CAJ | 학술논문

低信噪比情况对空间点目标的识别仍然是很困难的问题，尤其在区分卫星目标和系留诱饵等干扰时尤为困难。此时系留诱饵与目标具有相同的运动轨迹和相似的外形特性，因而所能利用的差异仅有辐射特性差异。然而提取多光谱辐射差异并不是简单的问题，尤其是辐射会受到探测距离、探测角度的影响。基于目标和诱饵等干扰具有不同辐射强度及辐射变化频率的特点，建立了空间目标等效黑体温度的概念。并相应的设计了等效黑体温度的计算模型，该模型可以有效的减小空间环境的干扰而充分体现目标和诱饵等干扰的辐射差异。然而由于噪声的干扰，此模型会产生计算误差，并且不同的探测波段组合具有不同的误差传递能力。为了使这种噪声引起的误差最小，需要确定最佳的探测波段。通过计算噪声存在情况下，误差随探测波段参数的变化趋势，获得了最佳探测双波段、最佳探测多波段和最佳探测波段数。通过分析仿真实验的结果，使用最佳探测双波段可以减小20%的误差，而最佳探测多波段会进一步的减小20%的误差，这种结果证明了文中研究结论的正确性。

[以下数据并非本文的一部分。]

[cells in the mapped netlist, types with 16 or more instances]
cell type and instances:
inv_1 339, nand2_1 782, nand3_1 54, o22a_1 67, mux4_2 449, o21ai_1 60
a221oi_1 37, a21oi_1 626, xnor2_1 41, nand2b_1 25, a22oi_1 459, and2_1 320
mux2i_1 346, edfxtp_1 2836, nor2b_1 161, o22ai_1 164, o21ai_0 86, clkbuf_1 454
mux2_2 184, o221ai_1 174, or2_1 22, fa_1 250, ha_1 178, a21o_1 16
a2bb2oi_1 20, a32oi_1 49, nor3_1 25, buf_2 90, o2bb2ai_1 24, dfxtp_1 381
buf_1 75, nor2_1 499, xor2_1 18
==> src/rtl/uart_pkg.sv <==
// Shared types and helpers for the configurable UART receiver (and the planned transmitter).
package uart_pkg;

  typedef enum logic [1:0] {
    NONE = 2'd0,
    ODD  = 2'd1,
    EVEN = 2'd2
  } parity_e;

  typedef enum logic [2:0] {
    ST_IDLE     = 3'd0,
    ST_START    = 3'd1,
    ST_DATA     = 3'd2,
    ST_PARITY   = 3'd3,
    ST_STOP     = 3'd4,
    ST_BRK_WAIT = 3'd5
  } uart_rx_state_t;

  // Clocks per oversample tick, rounded to nearest.
  function automatic int calc_div(input int clk_hz, input int baud, input int os);
    longint den;
    den = longint'(baud) * longint'(os);
    return int'((longint'(clk_hz) + den / 2) / den);
  endfunction

  function automatic bit params_legal(input int data_bits, input int parity,
                                      input int stop_bits, input int os);
    return (data_bits >= 5) && (data_bits <= 9) && (parity >= 0) && (parity <= 2) &&
           ((stop_bits == 1) || (stop_bits == 2)) && ((os == 8) || (os == 16));
  endfunction

endpackage

==> src/rtl/uart_baud_tick.sv <==
// One-clock tick every DIV clocks; free-running, never resynchronised to the line.
module uart_baud_tick #(
  parameter int DIV = 1
) (
  input  logic clk,
  input  logic rst,
  output logic tick
);
  localparam int W = (DIV > 1) ? $clog2(DIV) : 1;
  localparam logic [W-1:0] LAST = W'(DIV - 1);

  logic [W-1:0] cnt;

  always_ff @(posedge clk or posedge rst) begin
    if (rst) begin
      cnt  <= '0;
      tick <= 1'b0;
    end else begin
      cnt  <= (cnt == LAST) ? '0 : cnt + 1'b1;
      tick <= (cnt == LAST);
    end
  end
endmodule
==> src/rtl/pixel_fifo.sv <==
// rtl/pixel_fifo.sv - small synchronous FIFO with full/empty flags
module pixel_fifo #(
  parameter int DEPTH = 4,
  parameter int WIDTH = 18
) (
  input  logic             clk,
  input  logic             rst,
  input  logic             push,
  input  logic [WIDTH-1:0] push_data,
  input  logic             pop,
  output logic [WIDTH-1:0] pop_data,
  output logic             full,
  output logic             empty
);

  localparam int AW = $clog2(DEPTH);

  logic [WIDTH-1:0] mem_q [DEPTH];
  logic [WIDTH-1:0] mem_d [DEPTH];
  logic [AW-1:0]    wr_ptr_q, wr_ptr_d;
  logic [AW-1:0]    rd_ptr_q, rd_ptr_d;
  logic [AW:0]      count_q, count_d;
  logic             do_push, do_pop;

  assign full     = (count_q == (AW+1)'(DEPTH));
  assign empty    = (count_q == '0);
  assign do_push  = push && !full;
  assign do_pop   = pop && !empty;
  assign pop_data = mem_q[rd_ptr_q];

  // Next pointers/occupancy; pointers wrap naturally because DEPTH is a power of two.
  always_comb begin
    mem_d    = mem_q;
    wr_ptr_d = wr_ptr_q;
    rd_ptr_d = rd_ptr_q;
    count_d  = count_q;
    if (do_push) begin
      mem_d[wr_ptr_q] = push_data;
      wr_ptr_d        = wr_ptr_q + 1'b1;
    end
    if (do_pop) begin
      rd_ptr_d = rd_ptr_q + 1'b1;
    end
    case ({do_push, do_pop})
      2'b10:   count_d = count_q + 1'b1;
      2'b01:   count_d = count_q - 1'b1;
      default: count_d = count_q;
    endcase
  end

  // Storage and pointer registers.
  always_ff @(posedge clk or posedge rst) begin
    if (rst) begin
      for (int i = 0; i < DEPTH; i++) mem_q[i] <= '0;
      wr_ptr_q <= '0;
      rd_ptr_q <= '0;
      count_q  <= '0;
    end else begin
      mem_q    <= mem_d;
      wr_ptr_q <= wr_ptr_d;
      rd_ptr_q <= rd_ptr_d;
      count_q  <= count_d;
    end
  end

endmodule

저신조비정황대공간점목표적식별잉연시흔곤난적문제，우기재구분위성목표화계류유이등간우시우위곤난。차시계류유이여목표구유상동적운동궤적화상사적외형특성，인이소능이용적차이부유복사특성차이。연이제취다광보복사차이병불시간단적문제，우기시복사회수도탐측거리、탐측각도적영향。기우목표화유이등간우구유불동복사강도급복사변화빈솔적특점，건립료공간목표등효흑체온도적개념。병상응적설계료등효흑체온도적계산모형，해모형가이유효적감소공간배경적간우이충분체현목표화유이등간우적복사차이。연이유우조성적간우，차모형회산생계산오차，병차불동적탐측파단조합구유불동적오차전체능력。위료사저충조성인기적오차최소，수요학정최가적탐측파단。통과계산조성존재정황하，오차수탐측파단삼수적변화추세，획득료최가탐측쌍파단、최가탐측다파단화최가탐측파단수。통과분석방진실험적결과，사용최가탐측쌍파단가이감소20%적오차，이최가탐측다파단회진일보적감소20%적오차，저충결과증명료문중연구결론적정학성。

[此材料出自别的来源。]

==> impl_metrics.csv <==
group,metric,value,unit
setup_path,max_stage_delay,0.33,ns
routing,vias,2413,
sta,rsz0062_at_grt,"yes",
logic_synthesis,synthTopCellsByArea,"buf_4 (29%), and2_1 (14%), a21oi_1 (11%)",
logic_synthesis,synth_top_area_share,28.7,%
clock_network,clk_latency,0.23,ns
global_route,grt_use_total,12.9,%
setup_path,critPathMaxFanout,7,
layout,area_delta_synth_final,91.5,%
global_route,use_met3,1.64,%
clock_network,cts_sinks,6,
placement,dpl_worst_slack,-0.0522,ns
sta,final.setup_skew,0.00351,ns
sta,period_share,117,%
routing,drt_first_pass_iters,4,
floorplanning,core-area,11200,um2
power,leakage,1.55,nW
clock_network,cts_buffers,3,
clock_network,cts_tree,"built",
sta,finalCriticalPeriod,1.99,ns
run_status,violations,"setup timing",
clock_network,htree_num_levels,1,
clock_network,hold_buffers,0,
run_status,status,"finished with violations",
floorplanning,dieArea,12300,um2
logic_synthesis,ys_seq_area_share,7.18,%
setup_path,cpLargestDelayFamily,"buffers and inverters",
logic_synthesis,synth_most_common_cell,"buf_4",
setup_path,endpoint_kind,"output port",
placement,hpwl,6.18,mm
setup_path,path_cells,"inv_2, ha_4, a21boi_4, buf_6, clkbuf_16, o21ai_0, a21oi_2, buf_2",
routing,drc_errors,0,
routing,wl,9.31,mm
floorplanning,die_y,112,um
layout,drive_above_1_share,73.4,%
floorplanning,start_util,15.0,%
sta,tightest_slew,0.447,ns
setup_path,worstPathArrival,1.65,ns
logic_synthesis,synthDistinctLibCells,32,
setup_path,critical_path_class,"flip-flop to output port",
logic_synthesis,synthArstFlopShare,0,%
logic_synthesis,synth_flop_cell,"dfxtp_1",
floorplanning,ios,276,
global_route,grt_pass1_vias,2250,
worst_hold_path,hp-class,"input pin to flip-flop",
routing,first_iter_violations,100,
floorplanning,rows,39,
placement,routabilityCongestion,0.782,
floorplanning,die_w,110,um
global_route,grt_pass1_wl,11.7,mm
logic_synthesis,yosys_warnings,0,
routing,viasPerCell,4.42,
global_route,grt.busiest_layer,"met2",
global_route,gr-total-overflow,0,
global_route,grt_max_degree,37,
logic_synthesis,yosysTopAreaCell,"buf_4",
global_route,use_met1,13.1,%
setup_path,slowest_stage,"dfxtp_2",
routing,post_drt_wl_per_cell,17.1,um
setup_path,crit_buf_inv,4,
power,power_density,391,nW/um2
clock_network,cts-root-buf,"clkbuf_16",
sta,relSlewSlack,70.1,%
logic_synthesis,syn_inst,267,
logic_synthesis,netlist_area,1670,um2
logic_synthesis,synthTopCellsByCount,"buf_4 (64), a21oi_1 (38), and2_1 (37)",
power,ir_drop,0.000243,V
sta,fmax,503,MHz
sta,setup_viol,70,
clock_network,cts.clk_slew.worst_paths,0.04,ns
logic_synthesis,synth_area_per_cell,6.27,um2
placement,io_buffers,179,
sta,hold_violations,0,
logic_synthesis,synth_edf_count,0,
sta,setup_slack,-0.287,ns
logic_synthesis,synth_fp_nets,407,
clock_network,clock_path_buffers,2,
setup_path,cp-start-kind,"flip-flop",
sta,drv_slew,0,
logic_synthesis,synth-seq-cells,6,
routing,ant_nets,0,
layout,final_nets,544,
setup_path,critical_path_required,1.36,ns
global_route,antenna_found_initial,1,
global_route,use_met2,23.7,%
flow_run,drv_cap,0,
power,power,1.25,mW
===== src/rtl/ssp_pkg.sv =====
// Shared constants and types for the synchronous serial port FIFOs.
package ssp_pkg;

    localparam int unsigned SSP_DATA_WIDTH      = 8;
    localparam int unsigned SSP_FIFO_DEPTH      = 4;
    localparam int unsigned SSP_FIFO_ADDR_WIDTH = 2;

    typedef logic [SSP_DATA_WIDTH-1:0] ssp_byte_t;

endpackage
**src/rtl/wb_queue.sv**
```systemverilog
// Writeback queue: accepts up to two results per cycle (load first, then ALU),
// drains one per cycle to the register bank write port, exports a pending mask.
module wb_queue #(
  parameter int DATA_WIDTH   = 32,
  parameter int NUM_REG      = 32,
  parameter int DEPTH        = 4,
  parameter int SELECT_WIDTH = $clog2(NUM_REG)
) (
  input  logic                        clk,
  input  logic                        rst_n,
  input  logic                        i_src0_valid,
  input  logic [SELECT_WIDTH-1:0]     i_src0_select,
  input  logic [DATA_WIDTH-1:0]       i_src0_data,
  output logic                        o_src0_ready,
  input  logic                        i_src1_valid,
  input  logic [SELECT_WIDTH-1:0]     i_src1_select,
  input  logic [DATA_WIDTH-1:0]       i_src1_data,
  output logic                        o_src1_ready,
  output logic                        o_write_enable,
  output logic [SELECT_WIDTH-1:0]     o_write_select,
  output logic [DATA_WIDTH-1:0]       o_write_data,
  output logic [NUM_REG-1:0]          o_pending,
  output logic [$clog2(DEPTH+1)-1:0]  o_count
);

  localparam int PTR_W = $clog2(DEPTH);
  localparam int CNT_W = $clog2(DEPTH + 1);

  logic [SELECT_WIDTH-1:0] sel_mem  [DEPTH];
  logic [DATA_WIDTH-1:0]   data_mem [DEPTH];
  logic [DEPTH-1:0]        entry_valid;
  logic [DEPTH-1:0]        valid_next;
  logic [PTR_W-1:0]        head;
  logic [PTR_W-1:0]        tail;
  logic [PTR_W-1:0]        slot0;
  logic [CNT_W-1:0]        count;
  logic                    ready;
  logic                    pop;
  logic                    store0;
  logic                    store1;
  logic [1:0]              n_store;
  logic [NUM_REG-1:0]      pending;

  // Ready looks only at registered occupancy so it never depends on valid or the pop.
  assign ready  = rst_n && (count <= CNT_W'(DEPTH - 2));
  assign pop    = (count != '0);
  assign store1 = i_src1_valid && ready && (i_src1_select != '0);
  assign store0 = i_src0_valid && ready && (i_src0_select != '0);
  assign n_store = {1'b0, store1} + {1'b0, store0};
  // src1 goes first so that src0 wins a same-register collision.
  assign slot0  = store1 ? tail + PTR_W'(1) : tail;

  // NOTE: every variable driven in always_comb gets a default first, or a latch is inferred.
  always_comb begin
    valid_next = entry_valid;
    if (pop)    valid_next[head]  = 1'b0;
    if (store1) valid_next[tail]  = 1'b1;
    if (store0) valid_next[slot0] = 1'b1;
  end

  // NOTE: sequential state uses non-blocking assignments so all registers update together.
  always_ff @(posedge clk) begin
    if (!rst_n) begin
      head        <= '0;
      tail        <= '0;
      count       <= '0;
      entry_valid <= '0;
    end else begin
      head        <= head + PTR_W'(pop);
      tail        <= tail + PTR_W'(n_store);
      count       <= count + CNT_W'(n_store) - CNT_W'(pop);
      entry_valid <= valid_next;
    end
  end

  // NOTE: storage is not reset; entry_valid and count decide what is meaningful.
  always_ff @(posedge clk) begin
    if (store1) begin
      sel_mem[tail]  <= i_src1_select;
      data_mem[tail] <= i_src1_data;
    end
    if (store0) begin
      sel_mem[slot0]  <= i_src0_select;
      data_mem[slot0] <= i_src0_data;
    end
  end

  always_comb begin
    pending = '0;
    for (int i = 0; i < DEPTH; i++) begin
      if (entry_valid[i]) pending[sel_mem[i]] = 1'b1;
    end
    pending[0] = 1'b0;
  end

  assign o_src0_ready   = ready;
  assign o_src1_ready   = ready;
  assign o_write_enable = rst_n && pop;
  assign o_write_select = (rst_n && pop) ? sel_mem[head]  : '0;
  assign o_write_data   = (rst_n && pop) ? data_mem[head] : '0;
  assign o_pending      = rst_n ? pending : '0;
  assign o_count        = rst_n ? count : '0;

endmodule

```
**config.mk**
```make
export PLATFORM = sky130hd
export DESIGN_NAME = wb_queue
export DESIGN_NICKNAME = d
export VERILOG_FILES = /design/src/rtl/wb_queue.sv
export SDC_FILE = /design/constraint.sdc
export NUM_CORES = 1
export LEC_CHECK = 0
export ABC_AREA = 1
export CELL_PAD_IN_SITES_DETAIL_PLACEMENT = 2
export CELL_PAD_IN_SITES_GLOBAL_PLACEMENT = 2
export CORE_ASPECT_RATIO = 1.25
export CORE_MARGIN = 4
export CORE_UTILIZATION = 30
export CTS_CLUSTER_SIZE = 30
export DETAILED_ROUTE_END_ITERATION = 7
export PLACE_DENSITY_LB_ADDON = 0.1
export SLEW_MARGIN = 10
export SYNTH_ARGS = -nofsm -noshare
export SYNTH_HDL_FRONTEND = slang
export SYNTH_SLANG_ARGS = --single-unit
```
**constraint.sdc**
```tcl
create_clock -name clk -period 6.13 [get_ports clk]
set_clock_uncertainty 0.2 [all_clocks]
set_input_delay 1.226 -clock clk [delete_from_list [all_inputs] [get_ports clk]]
set_output_delay 1.226 -clock clk [all_outputs]
set_load 0.005 [all_outputs]
```
==> results.cfg <==
[routing]
drt-wirelength-per-cell_um = 21.6
vias = 8419
drc = 0
viasPerCell = 5.30
routed_wl_um = 34300
drtAntennaViolNets = 0
firstDrtPassIters = 4
drt_iter0_drc = 474

[placed_design]
io_buffers = 151
hpwl_um = 23700
gp_congestion = 0.872

[pwr]
p_leak_nw = 4.30
power-per-cell-area_nw_per_um2 = 335
finalPower_mw = 3.89
irDropWorstVdd_mv = 0.128

[die]
start_util_pct = 30.4
die_w_um = 164
core_area_um2 = 30100
design.die.area_um2 = 33400
ios = 153
die-height_um = 203
rows = 71

[synth]
synth_seq_cells = 159
synth.area.mux_share_pct = 0
yosysSeqAreaShare_pct = 50.9
synthFlopType = edfxtp_1
synth_edf_count = 148
synth_most_common_cell = nand2_1
synth-simple-area-share_pct = 17.6
syn_area_um2 = 9160
synth_fa_ha_area_share_pct = 1.58
synth_xor_area_share_pct = 0.287
synthCells = 1045
yosys-top-cells-area = edfxtp_1 49%, nand2_1 8.2%, nand3_1 5.3%, o21ai_0 4.6%, inv_1 4.3%
synth.distinct_cells = 35
synthesis.nets = 1134
synth_top_cell_by_area = edfxtp_1
synthArstFlopShare_pct = 0
synth_compound_area_share_pct = 20.6
synth_common_cells = 199 x nand2_1, 148 x edfxtp_1, 105 x inv_1, 97 x nand3_1, 84 x o21ai_0
syn_avg_cell_area_um2 = 8.76
yosys_warnings = 0
yosysTopAreaCellShare_pct = 48.5
synth_top_family_by_area = compound AO/OA/AOI/OAI gates

[critical_path]
cp_slowest_cell = clkdlybuf4s50_1
cp.arrival_ps = 3470
cpPeakStageDelay_ps = 530
cp-start-kind = input port
startpoint = rst_n
critical_path_buf_inv_count = 4
critPathCaptureType = primary output
required_ps = 4700
path_delay_family = buffers and inverters
path_class = input port to primary output
path_cells = clkdlybuf4s50_1, buf_4, nand2_2, buf_4, a31oi_1, clkdlybuf4s50_1
r2r-start = count[2]
path_max_fanout = 28

[cts]
path_clk_slew_ps = 70
clk_latency_ps = 430
clock_path_buffers = 2
cts_root_buf = clkbuf_16
cts_buffers = 17
post_cts_buffers = 0
cts_tree = yes
htree_num_levels = 4
cts.sinks = 159
holdBufCountCts = 0
post_cts_resize_count = 0

[sta]
slew_viol_final = 0
hold_viol_final = 0
setup_tns_ps = 0
rsz0062_at_grt = no
finalCriticalPeriod_ps = 4890
fin_crit_sh_pct = 79.8
max_freq_mhz = 204
finalSetupViolations = 0
tightest_slew_ps = 1100
relSlewSlack_pct = 25.9

[global_routing]
grt_max_degree = 75
track_usage_pct = 20.5
grt_pass1_vias = 9027
grt-ovfl-total = 0
grt_first_pass_wirelength_um = 52400
antenna_found_initial = 4

[run_status]
status = complete, no violations

[cells_and_area]
final_nets = 1260
final_layout_size_suffix_gt1_share_pct = 7.77
area_growth_pct = 26.5

[run]
cap_violations = 0

[hold_path]
worstHoldPathType = flop to flop
min_from = count[0]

In low SNR cases, the distinction between spatial point-target and interferences like decoys is still a very difficult problem, especial between the satellites target and mooring decoys. At that time decoys have the same orbit and similar shape with the spatial target, so that only could be used to distinguish the target is the radiation difference. However it is not easy to extract the multi-spectral radiation which is influenced by the detection distance and observation angle. In this paper, based on the characteristics that target and interferences like decoys and noise have different radiation intensity and radiation changing frequency, the concept of the equivalent blackbody temperature in several bands (EBTSB) was built. Then the calculation model of EBTSB was designed, which could effectively reduce the interference of the space environment and fully showed the radiation differences between point-target and interferences like decoys. Under noises interference, this model would produce calculation error, and different bands combinations had different error transmission capacity. In order to make error minimum, the best detection bands need to be determined. In this paper, the best detection dual-bands and the best detection multi-bands were obtained by calculating the trend of error with the band parameters under noises interference. By analyzing the results of the simulation experiments, the best detection dual-band will have 20% advantage and the best detection multi-bands will further reduce error 20%, which prove the correctness of the conclusions of this paper.